Diabetes clinical trials aim to rid people of insulin

100 years after two Canadians discovered insulin as a diabetes management tool, BC researchers believe they have found a treatment to get diabetics off insulin.

UBC and Vancouver Coastal Health (VCH) have received $1 million to conduct research and a clinical trial aimed at developing diabetics’ ability to produce their own insulin.

“This has the potential to transform the treatment of type 1 diabetes, hopefully eliminating the need for daily insulin injections and overcoming the drawbacks of previous cell replacement therapies,” said study leader Dr. David Thompson, a clinical assistant professor of endocrinology at UBC and director of VCH’s Vancouver General Hospital Diabetes Center.

“I hope that by 2023 someone will be off insulin,” he said.

Canadians offering breakthroughs in diabetes treatment is nothing new.

It was Canadian surgeon Dr. Frederick Banting and University of Toronto medical student Charles Best, who first successfully isolated insulin in 1921.

On January 11, 1922, 14-year-old Leonard Thompson (no relation) became the first person to use insulin for diabetes.

Now, some 300,000 Canadians live with type 1 and need daily insulin injections to survive.

Researchers said the money from Canada’s Stem Cell Network would be used for one of the world’s first genetically engineered cell replacement therapies for type 1 diabetes.

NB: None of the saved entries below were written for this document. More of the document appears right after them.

===== config.mk =====
export PLATFORM = sky130hd
export DESIGN_NAME = vedic_mul_acc_seq
export DESIGN_NICKNAME = d
export VERILOG_FILES = /design/src/rtl/vedic_pkg.sv /design/src/rtl/vedic_mul_half.sv /design/src/rtl/vedic_mul_acc_seq.sv
export SDC_FILE = /design/constraint.sdc
export NUM_CORES = 1
export LEC_CHECK = 0
export CORE_ASPECT_RATIO = 1.25
export CORE_MARGIN = 8
export CORE_UTILIZATION = 40
export DETAILED_ROUTE_END_ITERATION = 8
export GPL_TIMING_DRIVEN = 1
export PLACE_DENSITY = 0.6
export SLEW_MARGIN = 20
export SYNTH_ARGS = -nofsm -noshare
export SYNTH_HDL_FRONTEND = slang
export SYNTH_HIERARCHICAL = 1
export SYNTH_SLANG_ARGS = --single-unit

===== constraint.sdc =====
create_clock -name clk -period 19.1 [get_ports clk]
set_input_delay 1.91 -clock clk [delete_from_list [all_inputs] [get_ports clk]]
set_output_delay 1.91 -clock clk [all_outputs]
set_load 0.01 [all_outputs]

===== src/rtl/vedic_pkg.sv =====
// Shared types and constants for the sequential Vedic multiply-accumulate engine.
package vedic_pkg;

  localparam int W_DEFAULT = 8;
  localparam int MUL_STEPS = 4;

  typedef enum logic [1:0] {
    IDLE = 2'd0,
    MUL  = 2'd1,
    DONE = 2'd2
  } state_t;

  typedef logic [1:0] step_t;

endpackage


===== src/rtl/vedic_mul_half.sv =====
// Combinational HxH Urdhva-Tiryagbhyam multiplier: crosswise column sums
// resolved LSB-first with a rippling column carry.
module vedic_mul_half #(
  parameter int H = 4
) (
  input  logic [H-1:0]   x,
  input  logic [H-1:0]   y,
  output logic [2*H-1:0] p
);

  // Wide enough for the largest column carry (bounded by the full product).
  localparam int SW = 2 * H + 1;

  logic [SW-1:0] col;
  logic [SW-1:0] carry;

  always_comb begin
    p     = '0;
    col   = '0;
    carry = '0;
    for (int k = 0; k < 2 * H; k++) begin
      col = carry;
      for (int i = 0; i < H; i++) begin
        for (int j = 0; j < H; j++) begin
          if (i + j == k) begin
            col = col + SW'(x[i] & y[j]);
          end
        end
      end
      p[k]  = col[0];
      carry = col >> 1;
    end
  end

endmodule


===== src/rtl/vedic_mul_acc_seq.sv =====
// Sequential a*b + addend engine: one half-width Vedic multiplier time-shared
// over four cycles, valid/ready on both sides.
//
// state | meaning
// IDLE  | waiting for operands, in_ready high
// MUL   | accumulating one partial product per cycle, step 0..3
// DONE  | product held, out_valid high until consumer accepts
module vedic_mul_acc_seq
  import vedic_pkg::*;
#(
  parameter int W = W_DEFAULT
) (
  input  logic           clk,
  input  logic           rst,
  input  logic           in_valid,
  output logic           in_ready,
  input  logic [W-1:0]   a,
  input  logic [W-1:0]   b,
  input  logic [W-1:0]   addend,
  output logic           out_valid,
  input  logic           out_ready,
  output logic [2*W-1:0] product
);

  localparam int H = W / 2;

  state_t         state;
  step_t          step;
  logic [W-1:0]   a_q;
  logic [W-1:0]   b_q;
  logic [2*W-1:0] acc;

  logic [H-1:0]   mul_x;
  logic [H-1:0]   mul_y;
  logic [2*H-1:0] mul_p;
  logic [2*W-1:0] pp_ext;
  logic [2*W-1:0] pp_add;

  // Operand-half selection and partial-product alignment per step.
  always_comb begin
    mul_x  = a_q[H-1:0];
    mul_y  = b_q[H-1:0];
    pp_ext = (2 * W)'(mul_p);
    pp_add = pp_ext;
    case (step)
      2'd0: begin
        mul_x  = a_q[H-1:0];
        mul_y  = b_q[H-1:0];
        pp_add = pp_ext;
      end
      2'd1: begin
        mul_x  = a_q[H-1:0];
        mul_y  = b_q[W-1:H];
        pp_add = pp_ext << H;
      end
      2'd2: begin
        mul_x  = a_q[W-1:H];
        mul_y  = b_q[H-1:0];
        pp_add = pp_ext << H;
      end
      default: begin
        mul_x  = a_q[W-1:H];
        mul_y  = b_q[W-1:H];
        pp_add = pp_ext << (2 * H);
      end
    endcase
  end

  vedic_mul_half #(.H(H)) u_mul_half (
    .x (mul_x),
    .y (mul_y),
    .p (mul_p)
  );

  always_ff @(posedge clk) begin
    if (rst) begin
      state     <= IDLE;
      step      <= '0;
      a_q       <= '0;
      b_q       <= '0;
      acc       <= '0;
      in_ready  <= 1'b1;
      out_valid <= 1'b0;
    end else begin
      case (state)
        IDLE: begin
          if (in_valid && in_ready) begin
            a_q      <= a;
            b_q      <= b;
            acc      <= (2 * W)'(addend);
            step     <= '0;
            state    <= MUL;
            in_ready <= 1'b0;
          end
        end
        MUL: begin
          acc  <= acc + pp_add;
          step <= step + 2'd1;
          if (step == step_t'(MUL_STEPS - 1)) begin
            step      <= '0;
            state     <= DONE;
            out_valid <= 1'b1;
          end
        end
        DONE: begin
          // No input accept here: in_ready only returns once back in IDLE.
          if (out_valid && out_ready) begin
            state     <= IDLE;
            out_valid <= 1'b0;
            in_ready  <= 1'b1;
          end
        end
        default: begin
          state     <= IDLE;
          step      <= '0;
          in_ready  <= 1'b1;
          out_valid <= 1'b0;
        end
      endcase
    end
  end

  assign product = acc;

endmodule

==> flow_metrics.env <==
export IMPL_fin_worst_skew_ns=0.00263
export IMPL_timing_final_max_slew_violations=0
export IMPL_setup_worst_path_class="reg2reg"
export IMPL_reg2reg_setup_slack_ns=10.44
export IMPL_cts_tree="yes"
export IMPL_yosysTopAreaCellShare=0.271
export IMPL_inserted_clock_buffers=5
export IMPL_fin_crit_sh=0.454
export IMPL_synth_seq_cells=38
export IMPL_crit_path_top_delay_cell="sky130_fd_sc_hd__fa_1"
export IMPL_finalInstanceArea_mm2=0.00341
export IMPL_ant_nets=0
export IMPL_synth_largest_area_cell="sky130_fd_sc_hd__dfxtp_1"
export IMPL_placedCellCount=480
export IMPL_hold_violations=0
export IMPL_ys_top_cells_by_area="sky130_fd_sc_hd__dfxtp_1 27%, sky130_fd_sc_hd__ha_1 11%, sky130_fd_sc_hd__nand2_1 9.2%"
export IMPL_cts_htree_levels=2
export IMPL_highest_net_fanout_along_the_worst_path=10
export IMPL_comb_power_share=0.218
export IMPL_postPlaceCellArea_mm2=0.00333
export IMPL_finish_net_count=458
export IMPL_cp_start_kind="flop"
export IMPL_power_share_switching=0.303
export IMPL_synth_top_cells_by_count="69 x sky130_fd_sc_hd__nand2_1, 44 x sky130_fd_sc_hd__a21oi_1, 38 x sky130_fd_sc_hd__dfxtp_1, 27 x sky130_fd_sc_hd__nor2_1, 24 x sky130_fd_sc_hd__ha_1"
export IMPL_place_hpwl_um=5740
export IMPL_status="completed"
export IMPL_grt_start_max_net_pins=33
export IMPL_fin_crit_ns=8.66
export IMPL_gr_usage_total=0.150
export IMPL_avgRoutedWirePerCell_um=14.9
export IMPL_holdCritPathClass="reg2reg"
export IMPL_p_switching_mw=0.0557
export IMPL_fmax_mhz=115
export IMPL_power_internal_mw=0.128
export IMPL_netlist_instances=357
export IMPL_top_level_ports=46
export IMPL_syn_mean_instance_area_um2=7.85
export IMPL_die_height_um=110
export IMPL_synth_top_flop_cell="sky130_fd_sc_hd__dfxtp_1"
export IMPL_final_layout_size_suffix_gt1_frac=0.0605
export IMPL_timing_max_cap_violations=0
export IMPL_slowest_delay_ns=0.51
export IMPL_synth_edff_count=0
export IMPL_antenna_found_initial=0
export IMPL_power_clock_fraction=0.302
export IMPL_slew_at_the_pin_closest_to_its_max_slew_limit_ns=0.729
export IMPL_synthMostInstantiatedCell="sky130_fd_sc_hd__nand2_1"
export IMPL_synth_fp_nets=418
export IMPL_cts_clk_slew_worst_paths_ns=0.08
export IMPL_finalSetupTns_ns=0
export IMPL_grt_pass1_wl_um=12200
export IMPL_detail_route_iter0_violations=75
export IMPL_clock_root_buffer="sky130_fd_sc_hd__clkbuf_8"
export IMPL_worst_vdd_ir_uv=30.8
export IMPL_clock_tree_buffer_depth=2
export IMPL_detail_route_drc_violations=0
export IMPL_layout_cells_non_filler=487
export IMPL_power_mw=0.184
export IMPL_coreArea_mm2=0.00689
export IMPL_gp_congestion=0.924
export IMPL_critical_path_top_cell_by_count="sky130_fd_sc_hd__fa_1"
export IMPL_cp_end_kind="flop"
export IMPL_part_of_the_power_in_registers=0.481
export IMPL_post_cts_buffers=0
export IMPL_pwr_cell_area_mw_per_mm2=53.8
export IMPL_timing_critical_path_required_ns=19.29
export IMPL_hold_buffers=0
export IMPL_final_hold_worst_slack_ns=0.456
export IMPL_synth_warnings=6
export IMPL_grt_pass1_vias=2542
export IMPL_clock_insertion_delay_worst_skew_ns=0.29
export IMPL_pre_cts_ws_ns=10.40
export IMPL_rsz0062_at_grt="false"
export IMPL_number_of_library_cell_types_mapped_by_synthesis=44
export IMPL_floorplan_initialDensity=0.407
export IMPL_flow_area_growth_from_synthesis_pct=21.7
export IMPL_netlist_area_mm2=0.00280
export IMPL_numClockSinks=38
export IMPL_postRouteWirelength_um=7280
export IMPL_synth_seq_area_share=0.271
export IMPL_worstPathArrival_ns=8.85
export IMPL_cts_repair_resize_count=0
export IMPL_p_leak_nw=1.43
export IMPL_num_vias=2582
export IMPL_diodes_inserted=0
export IMPL_rows=34
export IMPL_die_x_extent_um=90.9
export IMPL_final_setup_worst_slack_ns=10.44
export IMPL_design_die_area_mm2=0.00996
export IMPL_via_per_inst=5.30
export IMPL_grt_overflow_total=0
export IMPL_final_core_utilization=0.495
export IMPL_relSlewSlack=0.514
export IMPL_place_port_buffers=45
export IMPL_synth_async_reset_ratio=0
export IMPL_final_setup_viol_count=0
export IMPL_firstDrtPassIters=4
==> routing by layer <==
metal | part of all wire | track usage
met1 | 0.44 | 0.168
met2 | 0.51 | 0.278
met3 | 0.026 | 0.0280
met4 | 0.021 | 0.0551
met5 | 0 | 0
==> cell type report <==
type	instances	area (um2)
tap	90	113
multi-input combinational	286	1920
timing repair buffer	47	465
fill	721	3480
sequential	38	761
clock buffer	5	68.8
inverter	19	71.3
clock inverter	2	15.0
==> state kept, by name, summed over array words and instances (netlist names) <==
signal     cells
a_q            8
b_q            8
in_ready       1
product       16
step           2
out_valid      1
state          2
==> logic make-up after synthesis <==
logic type / after synthesis / synth area share
muxes: 10 / 0.0397
DFF: 38 / 0.271
AOI/OAI and AO/OA: 92 / 0.210
xor gates and xnor gates: 12 / 0.0375
buffers and inverters: 33 / 0.0446
adders and majority gates: 33 / 0.171
and+or+nand+nor: 139 / 0.225
==> path summary, 6_finish.rpt <==
kind	startpoint	to	depth (start not counted)
worst max-delay path	step[0]$_SDFFE_PP0P_	product[14]$_SDFFE_PP0P_	30
worst min-delay path	b_q[3]$_SDFFE_PP0P_	b_q[3]$_SDFFE_PP0P_	2
worst max register to register	step[0]$_SDFFE_PP0P_	product[14]$_SDFFE_PP0P_	30
worst min register to register	b_q[3]$_SDFFE_PP0P_	b_q[3]$_SDFFE_PP0P_	2
==> cell usage in the layout, fill, tap and decap left out, types with 5 or more instances in the layout <==
cell / n
sky130_fd_sc_hd__and2_1: 18
sky130_fd_sc_hd__nor3_1: 8
sky130_fd_sc_hd__nand2_1: 69
sky130_fd_sc_hd__nor2_1: 27
sky130_fd_sc_hd__a21oi_1: 44
sky130_fd_sc_hd__dfxtp_1: 38
sky130_fd_sc_hd__inv_1: 19
sky130_fd_sc_hd__xnor2_1: 7
sky130_fd_sc_hd__fa_1: 9
sky130_fd_sc_hd__o21ai_0: 11
sky130_fd_sc_hd__mux2_2: 9
sky130_fd_sc_hd__a22o_1: 6
sky130_fd_sc_hd__clkbuf_8: 5
sky130_fd_sc_hd__xor2_1: 5
sky130_fd_sc_hd__ha_1: 24
sky130_fd_sc_hd__clkdlybuf4s50_1: 45
==> power groups by stage <==
stage | clock, mW | combinational (mW) | sequential, mW
after global placement | 0 | 0.0397 | 0.0902
final | 0.0554 | 0.0400 | 0.0883
after detailed placement | 0 | 0.0403 | 0.0902
after CTS | 0.0581 | 0.0405 | 0.0884
after global routing | 0.0626 | 0.0442 | 0.0891
after floorplan | 0 | 0.0239 | 0.0895
==> worst max-delay path: cells and delay by family (launching register included) <==
family / cells / cell delay [ns]
compound gates: 6 / 1.43
buf+inv: 5 / 0.39
simple gates: 3 / 0.55
xor+xnor: 1 / 0.16
fa+ha+maj: 14 / 5.16
flops: 1 / 0.43
mux: 1 / 0.41
No activity file was read; power rests on OpenSTA's default activity.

In December, UBC and VCH researchers released a first-of-its-kind study demonstrating a treatment for type 1 diabetes using stem cells. They called it a major breakthrough.

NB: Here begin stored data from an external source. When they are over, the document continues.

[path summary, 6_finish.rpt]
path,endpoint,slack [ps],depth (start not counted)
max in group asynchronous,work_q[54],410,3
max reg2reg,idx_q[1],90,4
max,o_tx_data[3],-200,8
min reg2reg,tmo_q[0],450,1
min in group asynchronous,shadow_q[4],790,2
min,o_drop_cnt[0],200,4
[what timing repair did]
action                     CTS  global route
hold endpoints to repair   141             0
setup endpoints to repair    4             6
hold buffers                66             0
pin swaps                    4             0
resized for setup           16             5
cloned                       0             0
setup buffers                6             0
File: config.mk
export PLATFORM = sky130hd
export DESIGN_NAME = hpram_cmd_arbiter
export DESIGN_NICKNAME = d
export VERILOG_FILES = /design/src/rtl/hpram_cmd_arbiter_pkg.sv /design/src/rtl/hpram_arb_rr2.sv /design/src/rtl/hpram_cmd_arbiter.sv
export SDC_FILE = /design/constraint.sdc
export NUM_CORES = 1
export LEC_CHECK = 0
export CORE_MARGIN = 1.5
export CORE_UTILIZATION = 37
export CTS_BUF_LIST = sky130_fd_sc_hd__clkbuf_8
export CTS_CLUSTER_SIZE = 25
export DETAILED_ROUTE_END_ITERATION = 10
export PLACE_DENSITY_LB_ADDON = 0.25
export REMOVE_ABC_BUFFERS = 1
export SETUP_SLACK_MARGIN = 0.1
export SLEW_MARGIN = 15
export SYNTH_ARGS = -nofsm -noshare
export SYNTH_HDL_FRONTEND = slang
export SYNTH_SLANG_ARGS = --single-unit
File: constraint.sdc
create_clock -name I_dma_clk -period 4.4 [get_ports I_dma_clk]
set_clock_uncertainty 0.1 [all_clocks]
set_input_delay 0.88 -clock I_dma_clk [delete_from_list [all_inputs] [get_ports I_dma_clk]]
set_output_delay 0.88 -clock I_dma_clk [all_outputs]
set_load 0.05 [all_outputs]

Now, they said, the investigational treatment, developed by biotechnology companies CRISPR Therapeutics and ViaCyte, is designed to enable type 1 diabetes patients to produce insulin via a tiny medical implant containing millions of pancreatic cells derived from CRISPR gene-edited stem cells.

The situation has not been without hurdles. Once the cells are implanted, the immune system treats them like a foreign invader and starts attacking the implanted cells.

To remedy this, patients are prescribed long-term immunosuppressants, which are associated with numerous potentially harmful side effects, such as an increased risk of infection.

“It was great that we could reduce people’s dependence on insulin, but it was almost like trading one disease for another,” Thompson said.

The ability to transplant such cells without immunosuppressants could revolutionize transplants in general, he added.

By manipulating the cells, the researchers hope the cells can escape detection and destruction by the immune system.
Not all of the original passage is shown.